Data excerpts:

● ● ● ● ●

**src/rtl/vga_text_pixel.sv**
```systemverilog
// vga_text_pixel: text-mode pixel generator for an 80x30 grid of 8x16 cells
// on a 640x480 raster. It sits behind the VGA timing controller.
//
// Optional feature: define VGA_TEXT_BLINK_EN to build a per-frame blink
// counter. With it, attr bit 7 selects blink and the background is limited
// to 8 colours.
//
// Ports:
//   clk      pixel clock; hx advances on the same edge
//   rst      asynchronous, active-high reset
//   hx, vy   column (0..799) and line (0..524) counters
//   text_a   text/colour RAM address {vy[8:4], hx[9:3]} (combinational)
//   text_d   character code from the text RAM
//   color_d  attribute from the colour RAM: [3:0] fg, [7:4] bg
//   font_a   font ROM address {char, vy[3:0]} (combinational from register)
//   font_d   font row, bit 7 = leftmost pixel
//   rgbi     registered pixel colour {i, r, g, b}
module vga_text_pixel #(
  parameter int unsigned H_VISIBLE  = 640,
  parameter int unsigned V_VISIBLE  = 480,
  parameter int unsigned BLINK_BITS = 5
) (
  input  logic        clk,
  input  logic        rst,
  input  logic [9:0]  hx,
  input  logic [9:0]  vy,
  output logic [11:0] text_a,
  input  logic [7:0]  text_d,
  input  logic [7:0]  color_d,
  output logic [11:0] font_a,
  input  logic [7:0]  font_d,
  output logic [3:0]  rgbi
);

  localparam logic [9:0] L_HVIS = 10'(H_VISIBLE);
  localparam logic [9:0] L_VVIS = 10'(V_VISIBLE);

  logic [7:0] r_char;
  logic [7:0] r_attr;
  logic       r_vis;
  logic [7:0] r_shift;
  logic [7:0] r_attr_s;
  logic       r_vis_s;
  logic [3:0] r_rgbi;

  logic       w_fetch;
  logic       w_load;
  logic [3:0] w_fg;
  logic [3:0] w_bg;

  // Cell phase 3 latches RAM data; phase 7 loads the font row into the shifter.
  assign w_fetch = (hx[2:0] == 3'd3);
  assign w_load  = (hx[2:0] == 3'd7);

  assign text_a = {vy[8:4], hx[9:3]};
  assign font_a = {r_char, vy[3:0]};
  assign rgbi   = r_rgbi;

`ifdef VGA_TEXT_BLINK_EN
  logic [BLINK_BITS-1:0] r_frame;
  logic                  w_hide;

  // Frame counter ticks once per frame at the start of vertical blanking.
  always_ff @(posedge clk or posedge rst) begin
    if (rst) begin
      r_frame <= '0;
    end else if ((hx == 10'd0) && (vy == L_VVIS)) begin
      r_frame <= r_frame + BLINK_BITS'(1);
    end
  end

  // Blinking cells hide the glyph by drawing it in the background colour.
  assign w_bg   = {1'b0, r_attr_s[6:4]};
  assign w_hide = r_attr_s[7] & r_frame[BLINK_BITS-1];
  assign w_fg   = w_hide ? w_bg : r_attr_s[3:0];
`else
  logic [BLINK_BITS-1:0] w_unused_blink;

  assign w_unused_blink = '0;
  assign w_bg           = r_attr_s[7:4];
  assign w_fg           = r_attr_s[3:0];
`endif

  // Fetch and shift pipeline. Pixels leave 8 clocks after their column.
  always_ff @(posedge clk or posedge rst) begin
    if (rst) begin
      r_char   <= 8'h00;
      r_attr   <= 8'h00;
      r_vis    <= 1'b0;
      r_shift  <= 8'h00;
      r_attr_s <= 8'h00;
      r_vis_s  <= 1'b0;
      r_rgbi   <= 4'h0;
    end else begin
      if (w_fetch) begin
        r_char <= text_d;
        r_attr <= color_d;
        r_vis  <= (hx < L_HVIS) && (vy < L_VVIS);
      end
      if (w_load) begin
        r_shift  <= r_vis ? font_d : 8'h00;
        r_attr_s <= r_attr;
        r_vis_s  <= r_vis;
      end else begin
        r_shift <= {r_shift[6:0], 1'b0};
      end
      r_rgbi <= r_vis_s ? (r_shift[7] ? w_fg : w_bg) : 4'h0;
    end
  end

endmodule

```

● ● ● ● ●

Task details: The word "unsigned" occurs in some lines of the data above; report how many such lines there are, with no other words.

Solution for this exercise: 3